En el verano íbamos a pasar las
vacaciones al campo. Teníamos una casita
muy pequeña en la cual todos estábamos muy cómodos, porque además de los boxes para los caballos,
también había gansos, gallinas y pavos, todos estos últimos pertenecientes a la
producción propia del casero, Don Eufemio.
Yo particularmente me sentía muy bien en esa finca, porque se parecía notablemente a uno de los
dibujos de mi primer libro de lectura, escrito por Constancio Vigil, el cual yo
lo llevaba de un lado para otro.
Mi familia constaba de mi madre, mi padre y nuestro
enorme pastor blanco, Lobo.
Lobo era como un hermano para mí, de hecho mi hermano
mayor, porque nació seis meses antes que yo.
Un día de esos veranos, donde una tibia brisa traía el
perfume de los tilos, después de cenar, todos
comimos sandía.
Mi madre, posiblemente para estar un poco a solas con
mi padre, me dijo: Santi, ¿porque no llevas esas cáscaras de sandía a
las gallinas?
Esta sugerencia no me gustó mucho, porque ya había oscurecido un poco, aunque me sedujo la idea de ver el campo
iluminado por miles de luciérnagas.
Para disgusto de mi madre, hice el trámite muy rápido,
por lo cual, al volver me preguntó: ¿ya le diste las cáscaras de sandía a las
gallinas?
No, a las gallinas no, se las di a Lobo, ¡se las puse
en la puerta de su cucha!
Pero Santi, ¿cómo se te ocurre darle sandía a un
perro? ¡Ve, llévale las cáscaras a las gallinas y no seas torpe!- replicó enérgicamente
mi madre.
Cuando me acercaba a la cucha de Lobo, vi que por
suerte las cáscaras permanecían intactas, mientras él las olía con resignación.
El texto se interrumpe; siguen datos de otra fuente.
[config.mk]
export PLATFORM = sky130hd
export DESIGN_NAME = burst_tx
export DESIGN_NICKNAME = d
export VERILOG_FILES = /design/src/rtl/burst_tx.sv
export SDC_FILE = /design/constraint.sdc
export NUM_CORES = 1
export LEC_CHECK = 0
export ABC_AREA = 1
export CAP_MARGIN = 20
export CELL_PAD_IN_SITES_DETAIL_PLACEMENT = 1
export CELL_PAD_IN_SITES_GLOBAL_PLACEMENT = 2
export CORE_UTILIZATION = 30
export DETAILED_ROUTE_END_ITERATION = 7
export GPL_TIMING_DRIVEN = 0
export PLACE_DENSITY = 0.84
export SLEW_MARGIN = 20
export SYNTH_ARGS = -nofsm -noshare
export SYNTH_HDL_FRONTEND = slang
export SYNTH_SLANG_ARGS = --single-unit
[constraint.sdc]
create_clock -name WCLK -period 5 [get_ports WCLK]
set_clock_uncertainty 0.1 [all_clocks]
set_input_delay 1.5 -clock WCLK [delete_from_list [all_inputs] [get_ports WCLK]]
set_output_delay 1.5 -clock WCLK [all_outputs]
set_load 0.03 [all_outputs]
[src/rtl/burst_tx.sv]
// Write-domain burst source: emits LEN words SEED, SEED+1, ... into a FIFO write port,
// holding each word while WFULL is high, and reports count, XOR checksum and a done pulse.
module burst_tx #(
    parameter int DATA_WIDTH = 8,
    parameter int CNT_W      = 8
) (
    input  logic                  WCLK,
    input  logic                  W_RST,
    input  logic                  START,
    input  logic [CNT_W-1:0]      LEN,
    input  logic [DATA_WIDTH-1:0] SEED,
    input  logic                  WFULL,
    output logic                  W_INC,
    output logic [DATA_WIDTH-1:0] WDATA,
    output logic                  BUSY,
    output logic                  DONE,
    output logic [CNT_W-1:0]      SENT_CNT,
    output logic [DATA_WIDTH-1:0] CHECKSUM
);

    typedef enum logic [1:0] {
        S_IDLE,
        S_SEND,
        S_DONE
    } state_t;

    state_t                state_q;
    logic                  w_inc_q;
    logic                  busy_q;
    logic                  done_q;
    logic [CNT_W-1:0]      len_q;
    logic [CNT_W-1:0]      sent_cnt_q;
    logic [DATA_WIDTH-1:0] seed_q;
    logic [DATA_WIDTH-1:0] wdata_q;
    logic [DATA_WIDTH-1:0] checksum_q;

    logic [CNT_W-1:0]      sent_cnt_d;
    logic [DATA_WIDTH-1:0] wdata_d;
    logic                  xfer;

    // A word moves exactly when the FIFO would count it: W_INC high and not full.
    assign xfer       = w_inc_q && !WFULL;
    assign sent_cnt_d = sent_cnt_q + CNT_W'(1);
    assign wdata_d    = seed_q + DATA_WIDTH'(sent_cnt_d);

    // NOTE: state registers use non-blocking assignments so every flop samples pre-edge values.
    always_ff @(posedge WCLK or negedge W_RST) begin
        if (!W_RST) begin
            state_q    <= S_IDLE;
            w_inc_q    <= 1'b0;
            busy_q     <= 1'b0;
            done_q     <= 1'b0;
            len_q      <= '0;
            sent_cnt_q <= '0;
            seed_q     <= '0;
            wdata_q    <= '0;
            checksum_q <= '0;
        end else begin
            case (state_q)
                S_IDLE: begin
                    if (START) begin
                        len_q      <= LEN;
                        seed_q     <= SEED;
                        sent_cnt_q <= '0;
                        checksum_q <= '0;
                        busy_q     <= 1'b1;
                        if (LEN != '0) begin
                            state_q <= S_SEND;
                            w_inc_q <= 1'b1;
                            wdata_q <= SEED;
                        end else begin
                            state_q <= S_DONE;
                            done_q  <= 1'b1;
                        end
                    end
                end
                S_SEND: begin
                    if (xfer) begin
                        sent_cnt_q <= sent_cnt_d;
                        checksum_q <= checksum_q ^ wdata_q;
                        wdata_q    <= wdata_d;
                        if (sent_cnt_d == len_q) begin
                            state_q <= S_DONE;
                            w_inc_q <= 1'b0;
                            done_q  <= 1'b1;
                        end
                    end
                end
                S_DONE: begin
                    state_q <= S_IDLE;
                    done_q  <= 1'b0;
                    busy_q  <= 1'b0;
                end
                default: begin
                    state_q <= S_IDLE;
                    w_inc_q <= 1'b0;
                    done_q  <= 1'b0;
                    busy_q  <= 1'b0;
                end
            endcase
        end
    end

    assign W_INC    = w_inc_q;
    assign WDATA    = wdata_q;
    assign BUSY     = busy_q;
    assign DONE     = done_q;
    assign SENT_CNT = sent_cnt_q;
    assign CHECKSUM = checksum_q;

endmodule
== Yosys cells after proc, flatten, opt, wreduce, memory -nomap -nowiden ==
Index checks and enable logic that the tools add are counted.
Word-level totals
  register bits: 45
  logic and storage cells: 60
  input bits: 20
  output and inout bits: 27
Operators by class
  eq/ne operators: 8
  mux-type cells: 26
  add/subtract/negate cells: 2
  reductions and logical operators: 12
  bitwise logic cells: 3
Operator list (count)
  $mux 8: 6
  $pmux 8 s2: 3
  $ne 2x2->1 const B: 5
  $mux 1: 9
  $add 8x1->8 const B: 1
  $add 8x8->8: 1
  $eq 8x8->1: 1
  $mux 2: 4
  $reduce_and 4->1: 2
  $reduce_bool 8->1: 1
  $xor 8x8->8: 1
  $reduce_and 3->1: 2
  $reduce_and 5->1: 1
  $pmux 1 s2: 2
  $pmux 2 s2: 1
  $reduce_and 2->1: 2
  $pmux 1 s3: 1
  $eq 2x1->1 const B: 1
  $eq 2x2->1 const B: 1
  $logic_not 2->1: 1
  $not 1->1: 2
  $reduce_bool 2->1: 1
  $logic_and 1x1->1: 1
  $logic_not 1->1: 1

== Depth between registers and ports, before layout ==
Gate-level depths: netlist of run 1.
  depth in word-level cells: 5
  gate-level depth with buffers: 15
  depth with buffers taken out: 15

== Worst setup path after synthesis of run 1 ==
Ideal clock, no wire load.
  path type: input to register
  start point: input port WFULL
  end point: register wdata_q[3], in the netlist WDATA[3]
  setup time: 119 ps
  slack: 2427 ps
  path buffers: 0
  stages on the path: 7
  data required time: 4781 ps
  arrival: 2354 ps
  cell sequence: nor2_1 -> nand2_2 -> nand2_2 -> o21ai_4 -> inv_4 -> o221ai_1 -> o21a_1
On the way
  cells in the longest elaborated chain, start to end: 4
Ends and longest elaborated chain
  start: declaration: line 12  | input logic WFULL,
  $logic_not 1->1: line 42  | assign xfer = w_inc_q && !WFULL;
  $logic_and 1x1->1: line 42
  $ne 2x2->1 (no source line)
  $reduce_and 4->1 (no source line)
  end signal: assignment: line 81  | wdata_q <= wdata_d;
  end: declaration: line 34  | logic [DATA_WIDTH-1:0] wdata_q;
No other way between the ends.
A chain may end at the register's enable or synchronous reset.

== Worst setup path in the final report of run 1 ==
  start point: register sent_cnt_q[0], in the netlist SENT_CNT[0]
  end point: output port SENT_CNT[0]
RTL lines
  start: declaration: line 32  | logic [CNT_W-1:0] sent_cnt_q;
  start signal: assignment: line 79  | sent_cnt_q <= sent_cnt_d;
  end: declaration: line 17  | output logic [CNT_W-1:0] SENT_CNT,
No word-level cell between the ends.

==> results of run 1 <==
power by group:
part / internal [mW] / switching, mW / total, mW / leakage (nW)
clock: 0.112 / 0.133 / 0.245 / 0.0512
combinational: 0.0150 / 0.0130 / 0.0280 / 0.971
sequential: 0.364 / 0 / 0.364 / 0.587
total: 0.491 / 0.146 / 0.637 / 1.61
state kept, by name (all words and copies together), names as in the netlist:
signal	cells
BUSY	1
CHECKSUM	8
DONE	1
SENT_CNT	8
WDATA	8
W_INC	1
len_q	8
seed_q	8
state_q	2
path summary, 6_finish.rpt:
kind / end / slack (ns) / depth (start not counted)
max in group asynchronous: SENT_CNT[0]$_DFFE_PN0P_ / 3.21 / 2
setup reg to reg: WDATA[5]$_DFFE_PN0P_ / 2.44 / 13
min in group asynchronous: CHECKSUM[2]$_DFFE_PN0P_ / 1.06 / 1
setup / recovery: SENT_CNT[0] / 1.86 / 1
hold reg to reg: DONE$_DFFE_PN0P_ / 0.39 / 2
hold / removal: DONE$_DFFE_PN0P_ / 0.39 / 2
area by class of cell:
| type | instances | share of cell area, % |
|---|---|---|
| Inverter | 45 | 5.20 |
| Clock inverter | 2 | 0.414 |
| Buffer | 6 | 0.941 |
| Multi-Input combinational cell | 230 | 38.8 |
| Tap cell | 105 | 3.95 |
| Sequential cell | 45 | 33.9 |
| Timing Repair Buffer | 47 | 14.3 |
| Clock buffer | 6 | 2.48 |
logic make-up (layout without fill, tap and decap cells):
logic type               count (synthesis)  in the layout
buffers and inverters                   51            106
AND/OR/NAND/NOR                        154            154
AO/OA/AOI/OAI                           55             55
adder cells (fa/ha/maj)                 10             10
flip-flops                              45             45
XOR/XNOR                                11             11
stage by stage:
stage          hold WS (ns)  setup slack [ns]  std cells
5_1_grt               0.418              1.72        486
2_1_floorplan         0.353              2.43        326
3_5_place_dp          0.374              1.54        478
3_3_place_gp          0.366             0.939        477
6_report              0.395              1.86        486
4_1_cts               0.401              1.83        486
layout by cell type, fill, tap and decap left out, drive strengths merged:
master          n
nand3b          2
xnor2          11
ha              9
o21a            2
o31ai           9
nand2          98
o21bai          1
inv            44
clkinv          3
o21ai          25
buf             4
nor2           21
fa              1
o221ai          2
a21oi          10
o22ai           4
clkbuf         10
clkdlybuf4s50  45
nand3          25
dfrtp          45
nand4           5
or2             3
a31oi           2
per-layer routing:
layer	global-route usage, %	up-vias	part of all wire (%)	routed length, µm
met5	0	-	0	0
met2	28.2	31	47	3300
met3	1.99	10	2.4	168
met1	24.2	1112	49	3430
met4	4.48	0	1.4	95
li1	-	1163	-	-
==> impl_metrics.csv, run 1 <==
group,metric,value,unit
run_status,outcome,"completed",
sta,rsz0062_at_grt,"no",
pwr,ir_drop,82.6,µV
synthesis,yosysTopAreaCell,"dfrtp_1",
clock_network,cts_setup_buffers,0,
synthesis,synth_seq_cells,45,
grt,grt_pass1_wl,12100,µm
sta,setup_violations,0,
sta,period_share,62.9,%
clock_network,cts_tree,"built",
floorplanning,start_util,31.4,%
grt,grt_pass1_vias,2447,
synthesis,synth_top_family_by_area,"simple AND/OR/NAND/NOR gates",
clock_network,numCtsBuffers,5,
clock_network,clockBufferDepth,2,
synthesis,synth_cell_types,34,
synthesis,synth_nets,356,
critical_path,slowest_stage,"clkdlybuf4s50_1",
synthesis,synth_xor_area_share,3.68,%
sta,hold_viol,0,
synthesis,synth-compound-area-share,12.8,%
critical_path,setup.worst_path.end_class,"primary output",
cells_and_area,drive_above_1_share,10.8,%
floorplanning,coreArea,0.00834,mm²
synthesis,synthCells,326,
cells_and_area,diodes,0,
synthesis,async_flop_share,100,%
place,hpwl,5440,µm
synthesis,synth_simple_gate_area_share,27.7,%
sta,fin_crit,3.14,ns
critical_path,setup.worst_path.class,"reg -> out",
clock_network,clk_pin_slew_worst_paths,0.08,ns
floorplanning,die-height,95.5,µm
drt,dr.pass1.iters,4,
synthesis,synth_top_area_share,43.0,%
cells_and_area,fillers,1022,
synthesis,ys.flop_type,"dfrtp_1",
critical_path,path_delay_family,"buffers and inverters",
clock_network,h-tree-depth,2,
critical_path,critPathArrivalTime,1.54,ns
synthesis,syn_area,0.00262,mm²
synthesis,yosys_warnings,0,
run,drv_cap,0,
cells_and_area,stdcell_area,0.00332,mm²
drt,antenna_left,0,
synthesis,yosysMostFrequentCell,"nand2_1",
critical_path,crit_buf_inv,1,
sta,setup_tns,0,ns
clock_network,cts-root-buf,"clkbuf_8",
place,gp_congestion,0.818,
synthesis,yosysSeqAreaShare,43.0,%
cells_and_area,seq_area,0.00113,mm²
synthesis,synthTopCellsByArea,"dfrtp_1 43%, nand2_1 13%, inv_1 5.6%",
floorplanning,row_count,33,
drt,vias,2316,
critical_path,crit_required,3.40,ns
clock_network,hold_buffers,0,
pwr,p_per_area,192,mW/mm²
floorplanning,die_area,0.00911,mm²
floorplanning,ios,47,
critical_path,reg2reg_from,"SENT_CNT[0]$_DFFE_PN0P_",
cells_and_area,num-nets-final,410,
cells_and_area,multi_input_area,0.00129,mm²
pwr,p_leak,1.61,nW
clock_network,clkLatencyLatePin,0.31,ns
clock_network,cts_num_sinks,45,
drt,routed_wl,7000,µm
cells_and_area,final_util,39.8,%
grt,antenna_found_initial,0,
drt,drtIter0Drc,67,
critical_path,max_stage_delay,0.74,ns
synthesis,synth-edff-count,0,
critical_path,startpoint_type,"flip-flop",
critical_path,cp_cell_sequence,"clkdlybuf4s50_1",
grt,overflow,0,
synthesis,syn_area_per_cell,8.04,µm²
drt,routedWlPerCell,14.4,µm
sta,final_max_slew_viol_count,0,
pwr,power,0.637,mW
synthesis,synth_commonest_cells,"91 x nand2_1, 45 x dfrtp_1, 39 x inv_1",
cells_and_area,area_growth,26.8,%
drt,viasPerCell,4.77,
floorplanning,die_w,95.5,µm
hold_path,worstHoldStart,"DONE$_DFFE_PN0P_",
sta,tightest_slew,0.587,ns
place,place_area,0.00323,mm²
sta,fmax,318,MHz
drt,drc,0,
grt,grt_usage,17.2,%
sta,slew_headroom,60.9,%
clock_network,postCtsResizedCells,0,
critical_path,critPathLaunch,"SENT_CNT[0]$_DFFE_PN0P_",
synthesis,muxShareOfSynthArea,0,%
critical_path,critical_path.max_fanout,9,
hold_path,hold_path_class,"reg -> reg",
place,io_buffer_count,46,
synthesis,synth_fa_ha_area_share,5.06,%
grt,grt_max_degree,26,
No activity file was read; power rests on OpenSTA's default activity.
==> run 2: changes to the inputs <==
==> constraint.sdc (replaced) <==
create_clock -name WCLK -period 3.2 [get_ports WCLK]
set_clock_uncertainty 0.1 [all_clocks]
set_input_delay 0.96 -clock WCLK [delete_from_list [all_inputs] [get_ports WCLK]]
set_output_delay 0.96 -clock WCLK [all_outputs]
set_load 0.03 [all_outputs]
==> results of run 2 <==
Same layout as run 1 (identical final DEF). Status: completed.
Main changes from that run: setup slack after placement 1.54 ns -> 0.279 ns; setup slack after layout 1.86 ns -> 0.597 ns; register-to-register setup slack 2.44 ns -> 0.64 ns; total power 0.637 mW -> 0.995 mW; worst IR drop on VDD 82.6 µV -> 129 µV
No lo pensé dos veces; empecé a tomar las cáscaras cuando… ZAS!!! , la enorme boca de Lobo atrapó mi hombro
derecho como una enorme tenaza, comprimiéndome el pecho contra la espalda.
Nunca hubiera creído semejante reacción de Lobo, mas
que perro, hermano.
Ahí fue donde aprendí para siempre que jamás hay que
sacarle la comida a ningún animal, ¡aunque éste no la vaya a comer nunca!
De hecho, Lobo
se cuidó de no hacerme daño; dejó tan solo una débil huella de sus dientes en
mi piel, porque de haber respondido a sus instintos ancestrales, me hubiera
arrancado la mitad de mi cuerpo de una sola dentellada.
Este episodio lo recuerdo muy bien, no por los
colmillos de Lobo, sino por la brutal manera que mi padre reprimió la natural
conducta del perro.
Por eso, si hoy
en día entrego algo con amor, afecto, alegría, no importa que me haya
equivocado, jamás vuelvo a tomar lo que ya di.